In letters Wednesday to the two former IT employees, Provost Kathy Krendl said she reviewed and the grievance committee's three-page recommendation but concluded the firings were justified. Krendl has the final authority in such matters under the policies of the Athens, Ohio-based school.
Thomas Reid, director of communication network services (CNS), and Todd Acheson, Unix systems manager at the CNS unit, were fired in August by the university's CIO, Bill Sams, on the grounds of "nonfeasance."
"I must conclude that responsibility for designing and maintaining a secure network resided in your office," Krendl wrote Wednesday in separate two-page letters to Reid and Acheson. "I support Mr. Sams' finding of nonfeasance, noting that this finding does not indicate any intentional or purposeful wrongdoing. It does not indicate that you intended to put our data at risk, but in fact, that was the result of failing to take the necessary proactive steps to protect confidential information."
Krendl could not be reached for comment, but her office issued a statement on the university's Web site.
In her letters to the former employees, Krendl wrote, "The central issue was and is the need for a secure network that is designed to protect highly sensitive and confidential information. Clearly this responsibility lies within the purview of those who oversee and maintain the network.
"Based on the repeated data breaches, it is clear that we had not designed or implemented the necessary protections to secure student, faculty, staff, and alumni information," she wrote. "How such security can best be attained may be a subject of considerable debate, but whether such security is essential to our network is not."
Jack Jeffery, a spokesman for OU, had no comment on the decision. Sams, reached in his office today, also declined to comment. Sams from his post in July but has remained on the job until a replacement is hired.
Reid and Acheson could not be reached immediately for their reactions.
Frederick Gittes, a Columbus, Ohio-based attorney representing Acheson, called Krendl's decision "shameful." "This is predictable, because Krendl was part of the original decision anyway," Gittes said. "The provost and the other members of the OU administration are prepared to destroy lives in order to cover up their own failures. They should be ashamed.
"Her letter provides no information" on how Acheson was responsible for the technical shortcomings in the university's network systems that were ultimately Sams' responsibility, Gittes said. "This is a kangaroo review. It demeans the process on the [grievance] committee because it doesn't really address their findings."
A total of five security breaches came to light at OU in April, May and June. A break-in on a server that supported alumni relations exposed personal data belonging to about 137,000 people and went undiscovered for more than a year.
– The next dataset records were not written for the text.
$ cat config.mk
export PLATFORM = sky130hd
export DESIGN_NAME = mxb_top
export DESIGN_NICKNAME = d
export VERILOG_FILES = /design/src/logic/mxb_pkg.sv /design/src/logic/mxb_dec_if.sv /design/src/logic/mxb_top.sv /design/src/logic/mxb_decoder.sv /design/src/logic/mxb_int_ram.sv
export VERILOG_INCLUDE_DIRS = /design/src /design/src/logic
export SDC_FILE = /design/constraint.sdc
export NUM_CORES = 2
export LEC_CHECK = 0
export BUFFER_PORTS_ARGS = -buffer_cell sky130_fd_sc_hd__buf_2
export CAP_MARGIN = 20
export CORE_MARGIN = 3
export CORE_UTILIZATION = 45
export CTS_BUF_LIST = sky130_fd_sc_hd__clkbuf_2 sky130_fd_sc_hd__clkbuf_4 sky130_fd_sc_hd__clkbuf_8
export DETAILED_ROUTE_END_ITERATION = 16
export PLACE_DENSITY_LB_ADDON = 0.15
export SYNTH_ARGS = -nofsm -noshare
export SYNTH_HDL_FRONTEND = slang
export SYNTH_SLANG_ARGS = --single-unit
$ cat constraint.sdc
create_clock -name i_sys_clk -period 9.6 [get_ports i_sys_clk]
set_clock_uncertainty 0.1 [all_clocks]
set_input_delay 0.96 -clock i_sys_clk [delete_from_list [all_inputs] [get_ports i_sys_clk]]
set_output_delay 0.96 -clock i_sys_clk [all_outputs]
set_load 0.02 [all_outputs]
A similar incident on a system at the school's health center may have exposed Social Security numbers, dates of birth, patient IDs and clinical information on nearly 60,000 people.
Acheson and Reid were first from their jobs in June and then fired. In addition to their internal grievances, a lawsuit filed against the university on their behalf is pending in a court in Athens County, Ohio.
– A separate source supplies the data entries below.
<file path="config.mk">
export PLATFORM = sky130hd
export DESIGN_NAME = hcsp_top
export DESIGN_NICKNAME = d
export VERILOG_FILES = /design/src/hcsp_pkg.sv /design/src/hcsp_top.sv
export SDC_FILE = /design/constraint.sdc
export NUM_CORES = 1
export LEC_CHECK = 0
export ABC_AREA = 1
export BUFFER_PORTS_ARGS = -buffer_cell sky130_fd_sc_hd__buf_2
export CAP_MARGIN = 30
export CORE_ASPECT_RATIO = 0.5
export CORE_UTILIZATION = 40
export CTS_CLUSTER_SIZE = 28
export DETAILED_ROUTE_END_ITERATION = 7
export SLEW_MARGIN = 10
export SYNTH_ARGS = -nofsm -noshare
export SYNTH_HDL_FRONTEND = slang
export SYNTH_SLANG_ARGS = --single-unit
</file>
<file path="constraint.sdc">
create_clock -name clk_sys_i -period 2.1 [get_ports clk_sys_i]
set_input_delay 0.315 -clock clk_sys_i [delete_from_list [all_inputs] [get_ports clk_sys_i]]
set_output_delay 0.315 -clock clk_sys_i [all_outputs]
set_load 0.02 [all_outputs]
</file>
<file path="src/hcsp_pkg.sv">
// Constants for the Hall-commutated single-PWM gate logic.
// Assumes one 200 MHz clock and a simple strobe register port.
//
// How it works
// - Scheme field 011 enables Hall commutation
// - Modulated high sides copy the single PWM input
// - Dead time from rising and sensor values
// - Active freewheel drives inverted PWM low
// - Diode freewheel keeps inverted-PWM gates low
// - Dir high: codes 101,100,110 table
// - Dir high: codes 010,011,001 table
// - Dir low: codes 101,100,110 table
// - Dir low: codes 010,011,001 table
// - Unused phase has both gates low
// - Codes 111 and 000 force gates low
// - Brake low overrides Hall and direction
// - Brake pattern: low, high, alternate, off
package hcsp_pkg;
	// Register port
	localparam int          ADDR_W       = 8;
	localparam int          DATA_W       = 32;
	localparam logic [7:0]  REG_CTRL     = 8'h00;  // Scheme, freewheel, brake pattern
	localparam logic [7:0]  REG_DEAD     = 8'h04;  // Dead-time counts
	localparam logic [7:0]  REG_STAT     = 8'h08;  // Live inputs and gates
	// Control register fields
	localparam int          CTRL_SCH_LSB = 0;
	localparam int          CTRL_FW_BIT  = 3;
	localparam int          CTRL_BRK_LSB = 4;
	localparam logic [2:0]  SCHEME_HALL  = 3'h3;   // Hall-commutated single PWM
	localparam logic [2:0]  SCHEME_RST   = 3'h0;
	// Brake pattern codes
	localparam logic [1:0]  BRK_LOW      = 2'h0;
	localparam logic [1:0]  BRK_HIGH     = 2'h1;
	localparam logic [1:0]  BRK_ALT      = 2'h2;
	localparam logic [1:0]  BRK_OFF      = 2'h3;
	// Dead-time register fields and reset values
	localparam int          DEAD_RISE_LSB = 0;
	localparam int          DEAD_HALL_LSB = 8;
	localparam logic [7:0]  RISING_DEAD_TIME_RST   = 8'h0A;
	localparam logic [7:0]  SENSOR_MODE_DEAD_TIME_RST   = 8'h0A;
	// Status register fields
	localparam int          STAT_BAD_BIT  = 5;
	localparam int          STAT_GATE_LSB = 6;
	// Phase indices; gate vector is {lc,hc,lb,hb,la,ha}
	localparam logic [1:0]  PH_A         = 2'h0;
	localparam logic [1:0]  PH_B         = 2'h1;
	localparam logic [1:0]  PH_C         = 2'h2;
	localparam logic [1:0]  PH_NONE      = 2'h3;
	localparam logic [5:0]  ALL_LOW_SIDE = 6'h2A;
	localparam logic [5:0]  ALL_HIGH_SIDE = 6'h15;
	// Timing
	localparam int          CLK_PERIOD_NS = 5;
	localparam int          BRK_ALT_NS    = 10000;  // Half period of alternating brake
	localparam int          BRK_ALT_CYC   = BRK_ALT_NS / CLK_PERIOD_NS;
endpackage

</file>
<file path="src/hcsp_top.sv">
// Hall-commutated single-PWM gate logic for a three-phase bridge.
// Assumes pins come from outside the clock domain and the register
// master runs on clk_sys_i with one-cycle strobes.
`timescale 1ns/1ps

module hcsp_top
	import hcsp_pkg::*;
#(
	parameter int DT_W    = 8,            // Dead-time counter width
	parameter int ALT_CYC = BRK_ALT_CYC   // Cycles per alternating brake half
)(
	// Clock, reset, enable
	input  wire logic              clk_sys_i,
	input  wire logic              nrst_i,
	input  wire logic              en_i,
	// Register port
	input  wire logic [ADDR_W-1:0] addr_i,
	input  wire logic [DATA_W-1:0] wdata_i,
	input  wire logic              wr_i,
	input  wire logic              rd_i,
	output logic      [DATA_W-1:0] rdata_o,
	// Controller and sensor pins
	input  wire logic              single_pwm_in_i,
	input  wire logic              rotation_direction_in_i,
	input  wire logic              rotor_sensor_1_i,
	input  wire logic              rotor_sensor_2_i,
	input  wire logic              rotor_sensor_3_i,
	input  wire logic              brake_request_n_i,
	// Gate outputs
	output logic                   gate_high_a_o,
	output logic                   gate_low_a_o,
	output logic                   gate_high_b_o,
	output logic                   gate_low_b_o,
	output logic                   gate_high_c_o,
	output logic                   gate_low_c_o
);

	localparam int ALT_W = $clog2(ALT_CYC + 1);
	localparam logic [ALT_W-1:0] ALT_LAST = ALT_W'(ALT_CYC - 1);

	////////////////////////////////////////////////////////////////////////////
	// State
	////////////////////////////////////////////////////////////////////////////

	// Whole module state; pin bits are {brk_n,s3,s2,s1,dir,pwm}
	typedef struct packed {
		logic [5:0]             s1;      // First sync stage
		logic [5:0]             s2;      // Second sync stage
		logic [2:0]             scheme;  // Drive scheme select
		logic                   fw;      // freewheel_select: 1 active
		logic [1:0]             bsel;    // Brake pattern
		logic [DT_W-1:0]        dtr;     // rising_dead_time
		logic [DT_W-1:0]        dth;     // sensor_mode_dead_time
		logic [DT_W-1:0]        hcnt;    // Commutation blanking count
		logic [4:0]             key;     // Last {brake,dir,hall}
		logic [ALT_W-1:0]       acnt;    // Alternating brake timer
		logic                   aph;     // Alternating brake phase
		logic [5:0][DT_W-1:0]   gcnt;    // Per-gate turn-on delay
		logic [5:0]             gate;    // Gate drive flops
		logic [DATA_W-1:0]      rdata;   // Read data
	} hcsp_state_t;

	hcsp_state_t q;                      // Registered state
	hcsp_state_t d;                      // Next state

	// Decode results, also watched by the checks
	logic [2:0]  hall;                   // Hall code, sensor 1 is MSB
	logic        dir;                    // Synced direction
	logic        brk;                    // Brake requested
	logic        pwm;                    // Synced PWM
	logic        valid;                  // Hall code is legal
	logic        run;                    // Hall scheme selected
	logic [1:0]  mod_ph;                 // Modulated phase
	logic [1:0]  low_ph;                 // Phase with low side held on
	logic [5:0]  allow;                  // Gates the table may turn on
	logic [5:0]  flt;                    // Gates of the floating phase
	logic [5:0]  tgt;                    // Wanted gate levels
	logic        blank;                  // Commutation dead time active
	logic [4:0]  key;                    // Current {brake,dir,hall}

	////////////////////////////////////////////////////////////////////////////
	// Next-state logic
	////////////////////////////////////////////////////////////////////////////

	// All behaviour in one process; en_i low freezes everything
	always_comb begin
		d      = q;
		hall   = {q.s2[2], q.s2[3], q.s2[4]};  // Only second stage is read
		dir    = q.s2[1];
		brk    = ~q.s2[5];
		pwm    = q.s2[0];
		run    = (q.scheme == SCHEME_HALL);
		valid  = 1'b1;
		mod_ph = PH_NONE;
		low_ph = PH_NONE;
		allow  = '0;
		flt    = '0;
		tgt    = '0;
		key    = {brk, dir, hall};

		// Commutation table for direction high
		case (hall)
			3'h5: begin
				mod_ph = PH_A;
				low_ph = PH_C;
			end
			3'h4: begin
				mod_ph = PH_B;
				low_ph = PH_C;
			end
			3'h6: begin
				mod_ph = PH_B;
				low_ph = PH_A;
			end
			3'h2: begin
				mod_ph = PH_C;
				low_ph = PH_A;
			end
			3'h3: begin
				mod_ph = PH_C;
				low_ph = PH_B;
			end
			3'h1: begin
				mod_ph = PH_A;
				low_ph = PH_B;
			end
			default: begin
				valid = 1'b0;                  // 111 and 000 are forbidden
			end
		endcase

		// Direction low swaps the two active phases of every entry
		if (!dir) begin
			{mod_ph, low_ph} = {low_ph, mod_ph};
		end

		// Build wanted gates; the third phase stays off
		for (int p = 0; p < 3; p++) begin
			if (mod_ph == 2'(p)) begin
				tgt[2*p]     = pwm;                // High side follows PWM
				tgt[2*p+1]   = ~pwm & q.fw;        // Inverted PWM or held low
				allow[2*p]   = 1'b1;
				allow[2*p+1] = q.fw;
			end else if (low_ph == 2'(p)) begin
				tgt[2*p+1]   = 1'b1;
				allow[2*p+1] = 1'b1;
			end else if (valid) begin
				flt[2*p+1 -: 2] = 2'h3;
			end
		end

		// Forbidden code drives every gate low
		if (!valid) begin
			tgt = '0;
		end

		// Brake ignores Hall and direction
		if (brk) begin
			case (q.bsel)
				BRK_LOW:  tgt = ALL_LOW_SIDE;
				BRK_HIGH: tgt = ALL_HIGH_SIDE;
				BRK_ALT:  tgt = q.aph ? ALL_HIGH_SIDE : ALL_LOW_SIDE;
				default:  tgt = '0;                // Bridge off, switch nodes float
			endcase
		end

		// Other schemes are not handled here, so the bridge stays off
		if (!run) begin
			tgt = '0;
		end

		// While the sensor dead time is nonzero, any change of pattern blanks all gates for it plus one cycle
		blank = q.hcnt != '0 || (key != q.key && q.dth != '0);
		if (blank) begin
			tgt = '0;
		end

		if (en_i) begin
			// Two-stage pin synchronisers
			d.s1 = {brake_request_n_i, rotor_sensor_3_i, rotor_sensor_2_i,
				rotor_sensor_1_i, rotation_direction_in_i, single_pwm_in_i};
			d.s2 = q.s1;

			// Register writes
			if (wr_i) begin
				case (addr_i)
					REG_CTRL: begin
						d.scheme = wdata_i[CTRL_SCH_LSB +: 3];
						d.fw     = wdata_i[CTRL_FW_BIT];
						d.bsel   = wdata_i[CTRL_BRK_LSB +: 2];
					end
					REG_DEAD: begin
						d.dtr = wdata_i[DEAD_RISE_LSB +: DT_W];
						d.dth = wdata_i[DEAD_HALL_LSB +: DT_W];
					end
					default: begin
						// Unmapped or read-only: write ignored
					end
				endcase
			end

			// Register reads, data valid the next cycle only
			d.rdata = '0;
			if (rd_i) begin
				case (addr_i)
					REG_CTRL: begin
						d.rdata[CTRL_SCH_LSB +: 3] = q.scheme;
						d.rdata[CTRL_FW_BIT]       = q.fw;
						d.rdata[CTRL_BRK_LSB +: 2] = q.bsel;
					end
					REG_DEAD: begin
						d.rdata[DEAD_RISE_LSB +: DT_W] = q.dtr;
						d.rdata[DEAD_HALL_LSB +: DT_W] = q.dth;
					end
					REG_STAT: begin
						d.rdata[4:0]                = key;
						d.rdata[STAT_BAD_BIT]       = ~valid;
						d.rdata[STAT_GATE_LSB +: 6] = q.gate;
					end
					default: begin
						// Unmapped reads return zero
					end
				endcase
			end

			// Commutation blanking counter
			if (key != q.key) begin
				d.key  = key;
				d.hcnt = q.dth;
			end else if (q.hcnt != '0) begin
				d.hcnt = q.hcnt - 1'b1;
			end

			// Alternating brake timer runs only while that pattern is in use
			if (brk && q.bsel == BRK_ALT) begin
				if (q.acnt == ALT_LAST) begin
					d.acnt = '0;
					d.aph  = ~q.aph;
				end else begin
					d.acnt = q.acnt + 1'b1;
				end
			end else begin
				d.acnt = '0;
				d.aph  = 1'b0;
			end

			// Per-gate dead time: off at once, on only after the partner
			// has been off for the rising dead time
			for (int i = 0; i < 6; i++) begin
				if (!tgt[i]) begin
					d.gate[i] = 1'b0;
					d.gcnt[i] = '0;
				end else if (!q.gate[i]) begin
					if (q.gate[i ^ 1]) begin
						d.gcnt[i] = '0;            // Partner still conducting
					end else if (q.gcnt[i] >= q.dtr) begin
						d.gate[i] = 1'b1;
					end else begin
						d.gcnt[i] = q.gcnt[i] + 1'b1;
					end
				end
			end
		end
	end

	////////////////////////////////////////////////////////////////////////////
	// Registers
	////////////////////////////////////////////////////////////////////////////

	// Synchronous reset; bridge off and Hall scheme not selected
	always_ff @(posedge clk_sys_i) begin
		if (!nrst_i) begin
			q        <= '0;
			q.scheme <= SCHEME_RST;
			q.dtr    <= DT_W'(RISING_DEAD_TIME_RST);
			q.dth    <= DT_W'(SENSOR_MODE_DEAD_TIME_RST);
		end else begin
			q <= d;
		end
	end

	// Outputs straight from flops
	assign rdata_o       = q.rdata;
	assign gate_high_a_o = q.gate[0];
	assign gate_low_a_o  = q.gate[1];
	assign gate_high_b_o = q.gate[2];
	assign gate_low_b_o  = q.gate[3];
	assign gate_high_c_o = q.gate[4];
	assign gate_low_c_o  = q.gate[5];
endmodule // hcsp_top

</file>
The discovery of the first three breaches prompted the school to hire a consulting firm to conduct a sweeping review of its systems and its IT organization. The review uncovered the other two breaches, and the consultants recommended a restructuring in IT to eliminate what they described as a siloed culture with quasi-combative relationships among different groups.
In late July, Sams and Krendl announced a 20-point IT action plan that included a series of technology investments as well as procedural and organizational changes.